I (17M), met this girl (now 17F) 2 year ago on school. We are on the same class and started talking not much after. I did have feelings for her at that time, but I have some beliefs about church and children that made me know it wouldn’t work (I was very christian and did not want to have kids).
I accepted it for a long time and we became good friends. What’s interesting is that despite me having difficulty talking to most people or just not feeling great talking to them, that never happened with her. I always had fun when we talked and even when I distanced myself from our friend group, that didn’t go away (though we did talk less for that period of time).
Then, at the end of last year, we started talking more again. I had some crushes over that time and talked to her about it, since there weren’t a lot of people from the mentioned friend group that i wanted to talk about that.
I started to feel that feeling again. Our talks were about a lot of different stuff and i felt safe and comfortable talking to her. It felt good.
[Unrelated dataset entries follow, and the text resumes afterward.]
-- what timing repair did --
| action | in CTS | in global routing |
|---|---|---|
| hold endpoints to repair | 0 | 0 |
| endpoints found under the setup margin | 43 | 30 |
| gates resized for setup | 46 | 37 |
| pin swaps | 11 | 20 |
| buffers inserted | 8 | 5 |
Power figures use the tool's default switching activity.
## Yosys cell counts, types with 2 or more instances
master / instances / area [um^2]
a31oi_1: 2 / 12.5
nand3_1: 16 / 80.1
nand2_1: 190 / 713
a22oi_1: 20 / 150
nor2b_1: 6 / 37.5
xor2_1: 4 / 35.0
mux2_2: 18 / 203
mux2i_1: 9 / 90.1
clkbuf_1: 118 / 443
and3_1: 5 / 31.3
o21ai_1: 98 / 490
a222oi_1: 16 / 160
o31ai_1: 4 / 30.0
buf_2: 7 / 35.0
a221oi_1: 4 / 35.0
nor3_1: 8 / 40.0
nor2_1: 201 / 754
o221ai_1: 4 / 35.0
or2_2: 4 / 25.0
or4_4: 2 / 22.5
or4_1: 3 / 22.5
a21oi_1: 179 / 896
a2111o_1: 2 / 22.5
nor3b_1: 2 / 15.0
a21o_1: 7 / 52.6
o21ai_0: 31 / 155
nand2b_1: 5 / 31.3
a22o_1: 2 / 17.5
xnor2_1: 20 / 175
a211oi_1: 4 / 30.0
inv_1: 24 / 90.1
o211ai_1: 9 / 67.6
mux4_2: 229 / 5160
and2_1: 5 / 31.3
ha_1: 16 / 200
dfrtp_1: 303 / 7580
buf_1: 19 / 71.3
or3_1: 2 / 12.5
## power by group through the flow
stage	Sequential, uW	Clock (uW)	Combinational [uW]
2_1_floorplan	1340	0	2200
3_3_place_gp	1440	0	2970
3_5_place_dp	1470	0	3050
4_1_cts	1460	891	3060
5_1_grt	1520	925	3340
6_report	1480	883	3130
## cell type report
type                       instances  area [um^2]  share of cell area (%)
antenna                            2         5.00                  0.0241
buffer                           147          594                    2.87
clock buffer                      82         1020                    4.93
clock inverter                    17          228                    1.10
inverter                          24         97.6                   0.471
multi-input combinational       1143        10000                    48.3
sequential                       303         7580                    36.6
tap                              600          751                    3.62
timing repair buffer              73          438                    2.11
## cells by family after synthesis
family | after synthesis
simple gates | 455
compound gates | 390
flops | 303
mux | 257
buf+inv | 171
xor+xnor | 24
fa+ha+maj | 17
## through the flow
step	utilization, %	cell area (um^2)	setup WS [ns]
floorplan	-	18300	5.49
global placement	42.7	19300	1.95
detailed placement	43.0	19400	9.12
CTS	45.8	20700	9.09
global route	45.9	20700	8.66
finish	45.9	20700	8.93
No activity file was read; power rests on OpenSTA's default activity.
**config.mk**
```make
export PLATFORM = sky130hd
export DESIGN_NAME = program_loader
export DESIGN_NICKNAME = d
export VERILOG_FILES = /design/src/rtl/bip_pkg.sv /design/src/rtl/program_loader.sv
export SDC_FILE = /design/constraint.sdc
export NUM_CORES = 1
export LEC_CHECK = 0
export CORE_UTILIZATION = 48
export DETAILED_ROUTE_END_ITERATION = 10
export PLACE_DENSITY = 0.78
export SLEW_MARGIN = 10
export SYNTH_ARGS = -nofsm -noshare
export SYNTH_HDL_FRONTEND = slang
export SYNTH_SLANG_ARGS = --single-unit
```
**constraint.sdc**
```tcl
create_clock -name i_clock -period 2.14 [get_ports i_clock]
set_input_delay 0.428 -clock i_clock [delete_from_list [all_inputs] [get_ports i_clock]]
set_output_delay 0.428 -clock i_clock [all_outputs]
set_load 0.02 [all_outputs]
```
**src/rtl/bip_pkg.sv**
```systemverilog
// Shared definitions for the BIP program loader: state encoding,
// halt opcode and default field widths.
package bip_pkg;

  localparam int NB_INSTRUCTION = 16;
  localparam int NB_ADDR        = 11;
  localparam int NB_OPCODE      = 5;
  localparam int NB_BYTE        = 8;

  localparam logic [4:0] OPC_HALT = 5'b00000;

  typedef enum logic [2:0] {
    IDLE    = 3'd0,
    RX_HIGH = 3'd1,
    RX_LOW  = 3'd2,
    WRITE   = 3'd3,
    DONE    = 3'd4
  } state_t;

endpackage

```
**src/rtl/program_loader.sv**
```systemverilog
// Program loader: assembles 16-bit words (high byte first) from the UART
// byte stream, writes them to program memory from address 0 and holds the
// CPU in reset until a halt word has been written or memory is full.
module program_loader #(
  parameter int NB_INSTRUCTION = bip_pkg::NB_INSTRUCTION,
  parameter int NB_ADDR        = bip_pkg::NB_ADDR,
  parameter int NB_OPCODE      = bip_pkg::NB_OPCODE,
  parameter int NB_BYTE        = bip_pkg::NB_BYTE
) (
  input  logic                      i_clock,
  input  logic                      i_reset,
  input  logic                      i_start,
  input  logic [NB_BYTE-1:0]        i_rx_data,
  input  logic                      i_rx_valid,
  output logic                      o_wr_enb_prog,
  output logic [NB_ADDR-1:0]        o_wr_addr,
  output logic [NB_INSTRUCTION-1:0] o_wr_data,
  output logic                      o_cpu_reset,
  output logic                      o_busy,
  output logic                      o_done,
  output logic                      o_overflow,
  output logic                      o_overrun
);

  import bip_pkg::*;

  state_t                    state;
  state_t                    next_state;
  logic [NB_BYTE-1:0]        high_byte;

  logic [NB_BYTE-1:0]        high_byte_d;
  logic [NB_ADDR-1:0]        wr_addr_d;
  logic [NB_INSTRUCTION-1:0] wr_data_d;
  logic                      wr_enb_d;
  logic                      cpu_reset_d;
  logic                      busy_d;
  logic                      done_d;
  logic                      overflow_d;
  logic                      overrun_d;

  logic                      is_halt;
  logic                      addr_at_max;

  // The word being written sits in o_wr_data; the address counter is o_wr_addr.
  assign is_halt     = (o_wr_data[NB_INSTRUCTION-1 -: NB_OPCODE] == NB_OPCODE'(OPC_HALT));
  assign addr_at_max = &o_wr_addr;

  // State register.
  always_ff @(posedge i_clock) begin
    if (i_reset) begin
      state <= IDLE;
    end else begin
      state <= next_state;
    end
  end

  // Next-state logic: byte sequencing and end-of-load decision in WRITE.
  always_comb begin
    next_state = state;
    case (state)
      IDLE, DONE: begin
        if (i_start) next_state = RX_HIGH;
      end
      RX_HIGH: begin
        if (i_rx_valid) next_state = RX_LOW;
      end
      RX_LOW: begin
        if (i_rx_valid) next_state = WRITE;
      end
      WRITE: begin
        if (is_halt || addr_at_max) next_state = DONE;
        else                        next_state = RX_HIGH;
      end
      default: next_state = IDLE;
    endcase
  end

  // Output logic: next values of every registered output, derived from the
  // current state, the inputs and the state being entered.
  always_comb begin
    high_byte_d = high_byte;
    wr_addr_d   = o_wr_addr;
    wr_data_d   = o_wr_data;
    overflow_d  = o_overflow;
    overrun_d   = o_overrun;
    case (state)
      IDLE, DONE: begin
        if (i_start) begin
          wr_addr_d  = '0;
          overflow_d = 1'b0;
          overrun_d  = 1'b0;
        end
      end
      RX_HIGH: begin
        if (i_rx_valid) high_byte_d = i_rx_data;
      end
      RX_LOW: begin
        if (i_rx_valid) wr_data_d = {high_byte, i_rx_data};
      end
      WRITE: begin
        if (i_rx_valid) overrun_d = 1'b1;
        if (!is_halt) begin
          if (addr_at_max) overflow_d = 1'b1;
          else             wr_addr_d  = o_wr_addr + NB_ADDR'(1);
        end
      end
      default: begin
        high_byte_d = high_byte;
      end
    endcase
    wr_enb_d    = (next_state == WRITE);
    busy_d      = (next_state == RX_HIGH) || (next_state == RX_LOW) || (next_state == WRITE);
    done_d      = (next_state == DONE);
    cpu_reset_d = (next_state != DONE);
  end

  // Output and datapath registers.
  always_ff @(posedge i_clock) begin
    if (i_reset) begin
      high_byte     <= '0;
      o_wr_addr     <= '0;
      o_wr_data     <= '0;
      o_wr_enb_prog <= 1'b0;
      o_cpu_reset   <= 1'b1;
      o_busy        <= 1'b0;
      o_done        <= 1'b0;
      o_overflow    <= 1'b0;
      o_overrun     <= 1'b0;
    end else begin
      high_byte     <= high_byte_d;
      o_wr_addr     <= wr_addr_d;
      o_wr_data     <= wr_data_d;
      o_wr_enb_prog <= wr_enb_d;
      o_cpu_reset   <= cpu_reset_d;
      o_busy        <= busy_d;
      o_done        <= done_d;
      o_overflow    <= overflow_d;
      o_overrun     <= overrun_d;
    end
  end

endmodule

```
==> flow_metrics.env, run 1 <==
export IMPL_max_slew_worst_pin_slew_ns=0.553
export IMPL_synth_most_common_cell="dfxtp_1"
export IMPL_grt_max_degree=24
export IMPL_hold_violations=0
export IMPL_postLayoutCoreUtil_pct=67.9
export IMPL_switching_share_pct=23.8
export IMPL_outcome="complete, no violations"
export IMPL_synth_seq_cells=44
export IMPL_seq_power_share_pct=57.7
export IMPL_regToRegEndpoint="o_wr_addr[5]"
export IMPL_netlist_area_um2=1800
export IMPL_die_area_um2=4000
export IMPL_p_leak_nw=0.766
export IMPL_start_util_pct=51.9
export IMPL_rows=21
export IMPL_hpwlAfterDp_um=2710
export IMPL_tns_ns=0
export IMPL_yosys_area_top_type="dfxtp_1"
export IMPL_path_class="reg -> reg"
export IMPL_cts_buffers=5
export IMPL_cts_resized=0
export IMPL_nFillCells=307
export IMPL_hold_path_end="o_wr_data[11]"
export IMPL_cts_max_level=2
export IMPL_r2r_setup_slack_ns=0.29
export IMPL_cp_arrival_ns=2.08
export IMPL_peakVddDrop_mv=0.380
export IMPL_reg2reg_from="o_wr_data[11]"
export IMPL_period_needed_ns=1.85
export IMPL_drive_above_1_share_pct=6.77
export IMPL_p_total_w=0.00147
export IMPL_async_flop_share_pct=0
export IMPL_grtUsageTotal_pct=21.6
export IMPL_coreArea_um2=3470
export IMPL_rsz0062_at_grt="false"
export IMPL_ys_flop_type="dfxtp_1"
export IMPL_clk_pin_slew_worst_paths_ns=0.08
export IMPL_intPower_w=0.00112
export IMPL_synth_top_area_share_pct=48.9
export IMPL_cts_tree="done"
export IMPL_dp_slack_ns=0.189
export IMPL_wl_per_cell_um=13.2
export IMPL_dp_cells=290
export IMPL_critPathLaunch="o_wr_data[11]"
export IMPL_viasPerCell=5.40
export IMPL_regArea_um2=881
export IMPL_die_height_um=63.3
export IMPL_cts_hold_buf=0
export IMPL_grt_pass1_wl_um=6800
export IMPL_yosysWarnings=0
export IMPL_diodes=0
export IMPL_cts_max_path_buffers=2
export IMPL_synthDistinctLibCells=38
export IMPL_wl_um=3910
export IMPL_fmax_mhz=540
export IMPL_cp_end_kind="flip-flop"
export IMPL_clk_latency_ns=0.30
export IMPL_max_cap_violations=0
export IMPL_drv_slew=0
export IMPL_power_frac_clock_pct=33.6
export IMPL_worst_path_max_fanout=15
export IMPL_cts_setup_buffers=0
export IMPL_stdcell_count=297
export IMPL_ant_nets=0
export IMPL_setup_viol=0
export IMPL_synth_edff_count=0
export IMPL_whs_path_depth=2
export IMPL_syn_avg_cell_area_um2=8.62
export IMPL_ys_seq_area_share_pct=48.9
export IMPL_fin_nets=264
export IMPL_synthTopCellsByArea="dfxtp_1 49%, nand2_1 7.7%, a21oi_1 6.9%, mux2i_1 5.0%, nor2_1 4.0%"
export IMPL_setup_slack_ns=0.289
export IMPL_startpoint_type="flip-flop"
export IMPL_overflow=0
export IMPL_gp_congestion=0.783
export IMPL_drt_pass1_iterations=4
export IMPL_reg2reg_depth=4
export IMPL_die_w_um=63.3
export IMPL_numPortBuffers=44
export IMPL_relSlewSlack_pct=63.2
export IMPL_io_pins=45
export IMPL_synthesis_nets=222
export IMPL_fin_crit_sh_pct=86.5
export IMPL_min_from="high_byte[3]"
export IMPL_drt_iter0_markers=111
export IMPL_hp_class="reg -> reg"
export IMPL_clock_root_buffer="clkbuf_8"
export IMPL_antenna_found_initial=0
export IMPL_cts_sinks=44
export IMPL_synth_common_cells="44 x dfxtp_1, 37 x nand2_1, 25 x a21oi_1"
export IMPL_switching_power_w=0.000350
export IMPL_drc=0
export IMPL_power_per_cell_area_nw_per_um2=624
export IMPL_synthesis_instances=209
export IMPL_grt_pass1_vias=1481
export IMPL_area_growth_pct=30.7
export IMPL_vias=1604
export IMPL_comb_power_share_pct=8.6
export IMPL_clock_skew_ns=0.00430
export IMPL_crit_required_ns=2.37
export IMPL_multiInputGateArea_um2=865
I felt like I wanted that forever. But I knew that she probably did not want a relationship with me so I decided to talk to her about it. If she said yes, then great. If she said no, then I would do something and get rid of that feeling.
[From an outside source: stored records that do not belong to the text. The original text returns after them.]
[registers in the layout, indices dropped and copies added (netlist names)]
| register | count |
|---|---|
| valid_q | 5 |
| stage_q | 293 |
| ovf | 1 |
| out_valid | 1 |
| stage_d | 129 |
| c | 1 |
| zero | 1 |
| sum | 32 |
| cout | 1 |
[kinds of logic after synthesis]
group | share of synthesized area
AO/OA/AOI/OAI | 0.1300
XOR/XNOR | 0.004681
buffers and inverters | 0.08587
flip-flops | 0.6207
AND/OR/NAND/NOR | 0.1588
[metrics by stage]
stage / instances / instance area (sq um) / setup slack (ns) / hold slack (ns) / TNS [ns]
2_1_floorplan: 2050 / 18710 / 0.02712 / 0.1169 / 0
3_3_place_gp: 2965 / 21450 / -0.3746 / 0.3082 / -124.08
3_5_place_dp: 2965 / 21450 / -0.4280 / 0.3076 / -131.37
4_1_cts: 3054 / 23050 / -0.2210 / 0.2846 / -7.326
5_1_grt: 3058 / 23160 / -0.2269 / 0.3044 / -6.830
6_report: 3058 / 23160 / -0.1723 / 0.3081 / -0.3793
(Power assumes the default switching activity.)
--- src/rtl/rot_sweep_ctrl_tick.sv ---
// Mod-M tick counter: counts while enabled, synchronous clear, tick at M-1.
module mod_m_tick #(
  parameter int M = 10_000_000
) (
  input  logic clk,
  input  logic reset_n,
  input  logic en,
  input  logic clr,
  output logic tick
);
  localparam int W = (M > 1) ? $clog2(M) : 1;

  logic [W-1:0] cnt;

  always_ff @(posedge clk or negedge reset_n) begin
    if (!reset_n)  cnt <= '0;
    else if (clr)  cnt <= '0;
    else if (en)   cnt <= (cnt == W'(M-1)) ? '0 : cnt + 1'b1;
  end

  assign tick = en && (cnt == W'(M-1));
endmodule

--- src/rtl/rot_sweep_ctrl.sv ---
// Sweeps the rotate amount for a downstream rotate-right shifter.
// ROT_SWEEP_BOUNCE_EN selects a ping-pong k sequence instead of wrapping.
module rot_sweep_ctrl
  import rot_sweep_pkg::*;
#(
  parameter int TICK_CNT = 10_000_000
) (
  input  logic              clk,
  input  logic              reset_n,
  input  logic              start,
  input  logic              stop,
  input  logic [DATA_W-1:0] data_in,
  input  logic              dir,
  input  logic              cont,
  output logic [DATA_W-1:0] a,
  output logic [AMT_W-1:0]  amt,
  output logic              step_valid,
  output logic              busy,
  output logic              done
);
  state_t           state;
  logic [AMT_W-1:0] k, k_nxt;
  logic             dir_q, cont_q;
  logic             go, last, tick, cnt_clr;

  assign go      = (state == IDLE) && start && !stop;
  assign cnt_clr = stop || (state != RUN);

  mod_m_tick #(.M(TICK_CNT)) u_tick (
    .clk     (clk),
    .reset_n (reset_n),
    .en      (state == RUN),
    .clr     (cnt_clr),
    .tick    (tick)
  );

`ifdef ROT_SWEEP_BOUNCE_EN
  // down marks the descending half; k=0 with down set is the final step.
  logic down, down_nxt;

  always_comb begin
    last     = (k == '0) && down;
    k_nxt    = k + 1'b1;
    down_nxt = down;
    if (down) begin
      if (k == '0) begin
        k_nxt    = AMT_W'(1);
        down_nxt = 1'b0;
      end else begin
        k_nxt = k - 1'b1;
      end
    end else if (k == '1) begin
      k_nxt    = k - 1'b1;
      down_nxt = 1'b1;
    end
  end

  always_ff @(posedge clk or negedge reset_n) begin
    if (!reset_n)                         down <= 1'b0;
    else if (go || (state != RUN) || stop) down <= 1'b0;
    else if (tick)                        down <= down_nxt;
  end
`else
  always_comb begin
    last  = (k == '1);
    k_nxt = k + 1'b1;
  end
`endif

  always_ff @(posedge clk or negedge reset_n) begin
    if (!reset_n) begin
      state      <= IDLE;
      a          <= '0;
      amt        <= '0;
      k          <= '0;
      dir_q      <= 1'b0;
      cont_q     <= 1'b0;
      step_valid <= 1'b0;
      busy       <= 1'b0;
      done       <= 1'b0;
    end else begin
      step_valid <= 1'b0;
      done       <= 1'b0;
      case (state)
        IDLE: if (go) begin
          a          <= data_in;
          dir_q      <= dir;
          cont_q     <= cont;
          k          <= '0;
          amt        <= '0;
          step_valid <= 1'b1;
          busy       <= 1'b1;
          state      <= RUN;
        end
        RUN: begin
          if (stop) begin
            state <= IDLE;
            amt   <= '0;
            k     <= '0;
            busy  <= 1'b0;
          end else if (tick) begin
            if (last && !cont_q) begin
              state <= DONE;
              busy  <= 1'b0;
            end else begin
              k          <= k_nxt;
              amt        <= step_to_amt(k_nxt, dir_q);
              step_valid <= 1'b1;
            end
          end
        end
        DONE: begin
          done  <= 1'b1;
          amt   <= '0;
          k     <= '0;
          state <= IDLE;
        end
        default: state <= IDLE;
      endcase
    end
  end
endmodule

--- config.mk ---
export PLATFORM = sky130hd
export DESIGN_NAME = rot_sweep_ctrl
export DESIGN_NICKNAME = d
export VERILOG_FILES = /design/src/rtl/rot_sweep_pkg.sv /design/src/rtl/rot_sweep_ctrl_tick.sv /design/src/rtl/rot_sweep_ctrl.sv
export SDC_FILE = /design/constraint.sdc
export NUM_CORES = 1
export LEC_CHECK = 0
export ABC_AREA = 0
export BUFFER_PORTS_ARGS = -buffer_cell sky130_fd_sc_hd__buf_4
export CORE_MARGIN = 2
export CORE_UTILIZATION = 40
export CTS_BUF_LIST = sky130_fd_sc_hd__clkbuf_8
export CTS_CLUSTER_SIZE = 24
export DETAILED_ROUTE_END_ITERATION = 7
export MAX_ROUTING_LAYER = met4
export PLACE_DENSITY = 0.55
export REMOVE_ABC_BUFFERS = 1
export SLEW_MARGIN = 20
export SYNTH_ARGS = -nofsm -noshare
export SYNTH_HDL_FRONTEND = slang
export SYNTH_HIERARCHICAL = 1
export SYNTH_SLANG_ARGS = --single-unit
--- constraint.sdc ---
create_clock -name clk -period 2.41 [get_ports clk]
set_input_delay 0 -clock clk [delete_from_list [all_inputs] [get_ports clk]]
set_output_delay 0 -clock clk [all_outputs]
set_load 0.01 [all_outputs]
We were at school that morning and before class we went to a quiet place and I confessed. I never did that before, and I did not expect that outcome.
She confessed to me that she was lesbian.
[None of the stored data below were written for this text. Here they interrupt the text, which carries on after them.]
--- src/rtl/entropy_conditioner.sv ---
// entropy_conditioner
//   Turns a set of free-running ring-oscillator outputs into fixed-width random
//   words. Each source is synchronised. The XOR of all sources is sampled once
//   every SAMPLE_DIVIDER clocks. A repetition-count health test watches the raw
//   bits. Optional von Neumann debiasing follows, and the surviving bits are
//   packed MSB-first into words behind a one-entry valid/ready output register.
//
// Ports
//   clkIn        : single clock, rising edge
//   rstN         : synchronous active-low reset
//   enable       : run the sampler; low clears the in-progress word and pending bit
//   vnEnable     : 1 = von Neumann debiasing, 0 = raw bits forwarded
//   roIn         : asynchronous oscillator outputs, NUM_SOURCES wide
//   wordData     : assembled word, held while unconsumed and after consumption
//   wordValid    : wordData holds an unconsumed word
//   wordReady    : consumer takes the word on an edge where wordValid is high
//   healthFail   : sticky repetition-test failure; blocks all later bits
//   overrunCount : saturating count of words dropped because the output was full
module entropy_conditioner #(
    parameter int NUM_SOURCES    = 5,
    parameter int SAMPLE_DIVIDER = 27,
    parameter int WORD_WIDTH     = 8,
    parameter int REP_LIMIT      = 32
) (
    input  logic                   clkIn,
    input  logic                   rstN,
    input  logic                   enable,
    input  logic                   vnEnable,
    input  logic [NUM_SOURCES-1:0] roIn,
    output logic [WORD_WIDTH-1:0]  wordData,
    output logic                   wordValid,
    input  logic                   wordReady,
    output logic                   healthFail,
    output logic [7:0]             overrunCount
);

    localparam int CNT_W = $clog2(SAMPLE_DIVIDER);
    localparam int RUN_W = $clog2(REP_LIMIT + 1);
    localparam int BIT_W = $clog2(WORD_WIDTH);

    localparam logic [CNT_W-1:0] CNT_LAST = CNT_W'(SAMPLE_DIVIDER - 1);
    localparam logic [RUN_W-1:0] RUN_MAX  = RUN_W'(REP_LIMIT);
    localparam logic [BIT_W-1:0] BIT_LAST = BIT_W'(WORD_WIDTH - 1);

    logic [NUM_SOURCES-1:0] ro_meta;
    logic [NUM_SOURCES-1:0] ro_sync;
    logic [CNT_W-1:0]       samp_cnt;
    logic                   tick;

    logic                   raw_bit_p0;
    logic                   vld_p0;

    logic [RUN_W-1:0]       run_len;
    logic                   last_bit;
    logic                   pend_bit;
    logic                   pend_vld;
    logic                   vn_q;
    logic [WORD_WIDTH-1:0]  asm_word;
    logic [BIT_W-1:0]       bit_cnt;

    logic                   proc_p0;
    logic [RUN_W-1:0]       run_next;
    logic                   hit_limit;
    logic                   pass;
    logic                   pend_live;
    logic                   fwd_vld;
    logic                   fwd_bit;
    logic [WORD_WIDTH-1:0]  word_next;
    logic                   word_done;
    logic                   out_free;

    assign tick = enable && (samp_cnt == CNT_LAST);

    // ---- stage 0: synchronise sources and sample the combined raw bit on tick ----
    always_ff @(posedge clkIn) begin
        if (!rstN) begin
            ro_meta    <= '0;
            ro_sync    <= '0;
            samp_cnt   <= '0;
            raw_bit_p0 <= 1'b0;
            vld_p0     <= 1'b0;
        end else begin
            ro_meta <= roIn;
            ro_sync <= ro_meta;
            if (!enable || samp_cnt == CNT_LAST) begin
                samp_cnt <= '0;
            end else begin
                samp_cnt <= samp_cnt + CNT_W'(1);
            end
            vld_p0 <= tick;
            if (tick) begin
                raw_bit_p0 <= ^ro_sync;
            end
        end
    end

    // ---- stage 1: health test, debiasing and word assembly ----
    always_comb begin
        proc_p0  = vld_p0 && enable;
        run_next = RUN_W'(1);
        // run_len == 0 marks "no previous bit" so the first bit starts a run of 1
        if (run_len != '0 && raw_bit_p0 == last_bit) begin
            run_next = (run_len == RUN_MAX) ? RUN_MAX : run_len + RUN_W'(1);
        end
        hit_limit = (run_next == RUN_MAX);
        pass      = proc_p0 && !healthFail && !hit_limit;
        // a pending bit captured under the other vnEnable setting is stale
        pend_live = pend_vld && (vnEnable == vn_q);
        fwd_vld   = 1'b0;
        fwd_bit   = raw_bit_p0;
        if (!vnEnable) begin
            fwd_vld = pass;
        end else if (pass && pend_live && (pend_bit != raw_bit_p0)) begin
            fwd_vld = 1'b1;
            fwd_bit = pend_bit;
        end
        word_next = {asm_word[WORD_WIDTH-2:0], fwd_bit};
        word_done = fwd_vld && (bit_cnt == BIT_LAST);
        out_free  = !wordValid || wordReady;
    end

    always_ff @(posedge clkIn) begin
        if (!rstN) begin
            run_len    <= '0;
            last_bit   <= 1'b0;
            healthFail <= 1'b0;
            pend_bit   <= 1'b0;
            pend_vld   <= 1'b0;
            vn_q       <= 1'b0;
            asm_word   <= '0;
            bit_cnt    <= '0;
        end else begin
            vn_q <= vnEnable;
            if (proc_p0) begin
                run_len  <= run_next;
                last_bit <= raw_bit_p0;
                if (hit_limit) begin
                    healthFail <= 1'b1;
                end
            end
            if (!enable || vnEnable != vn_q) begin
                pend_vld <= 1'b0;
            end else if (vnEnable && pass) begin
                pend_vld <= !pend_vld;
                if (!pend_vld) begin
                    pend_bit <= raw_bit_p0;
                end
            end
            if (!enable) begin
                asm_word <= '0;
                bit_cnt  <= '0;
            end else if (fwd_vld) begin
                asm_word <= word_next;
                bit_cnt  <= word_done ? '0 : bit_cnt + BIT_W'(1);
            end
        end
    end

    // ---- output register: one-entry valid/ready holding slot ----
    always_ff @(posedge clkIn) begin
        if (!rstN) begin
            wordData     <= '0;
            wordValid    <= 1'b0;
            overrunCount <= '0;
        end else begin
            if (word_done && out_free) begin
                wordData  <= word_next;
                wordValid <= 1'b1;
            end else if (wordValid && wordReady) begin
                wordValid <= 1'b0;
            end
            if (word_done && !out_free && overrunCount != 8'hFF) begin
                overrunCount <= overrunCount + 8'd1;
            end
        end
    end

endmodule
I can assure you that I thought of many outcomes. “Yes”, “no”, “get away from me”, etc. But she being lesbian was something I did not expect.
In retrospect there were signs. The way that she was more open, the music that she started listening, her wallpaper, after knowing it was clear that she was lesbian, and that is a reason that it wouldn’t work. So I decided to work on getting the feeling away from my mind. She asked to keep it a secret for now and only another friend of hers and I know that.
That was a month and a half ago. I thought that it went away. That i wasn’t going to feel like that for her anymore.
But then I saw that again. The way that we can go talking for hours and not be bored. The way that I felt when I had the opportunity to talk with her. The way that I felt when I received a text from her. I was in love, and still am.
It never went away. It feels like it never will. I love talking to her but I would love to have that forever instead of until school ends. I accept her sexuality and have nothing against her on that, but she is the only person I feel this way. It feels like I won’t find anyone like that anytime soon.
I have read about some of these situations and the most common suggestion is to take some time away from the person, and I get why, but I don’t want to do that. I love what we have and I don’t want to lose my closest friend. Especially because I won’t have anyone like that for a long time.
But i know that I have to do something. I can’t go on with this feeling.
Does anyone know what I should do?
TL;DR: My best friend of two years who I am in love with came out as lesbian and I am still in love and can’t get that feeling to go away. What should I say/do?
Comments
This happened to me like twice lol. You’re not gonna like the answer, but the healthiest thing to do is lower contact with her. You’ll never get over her if she’s constantly in your life. If she asks why, just tell her the truth. “My crush on you isn’t fading, and since I know we can’t date it’s hurting me to be so close to you.”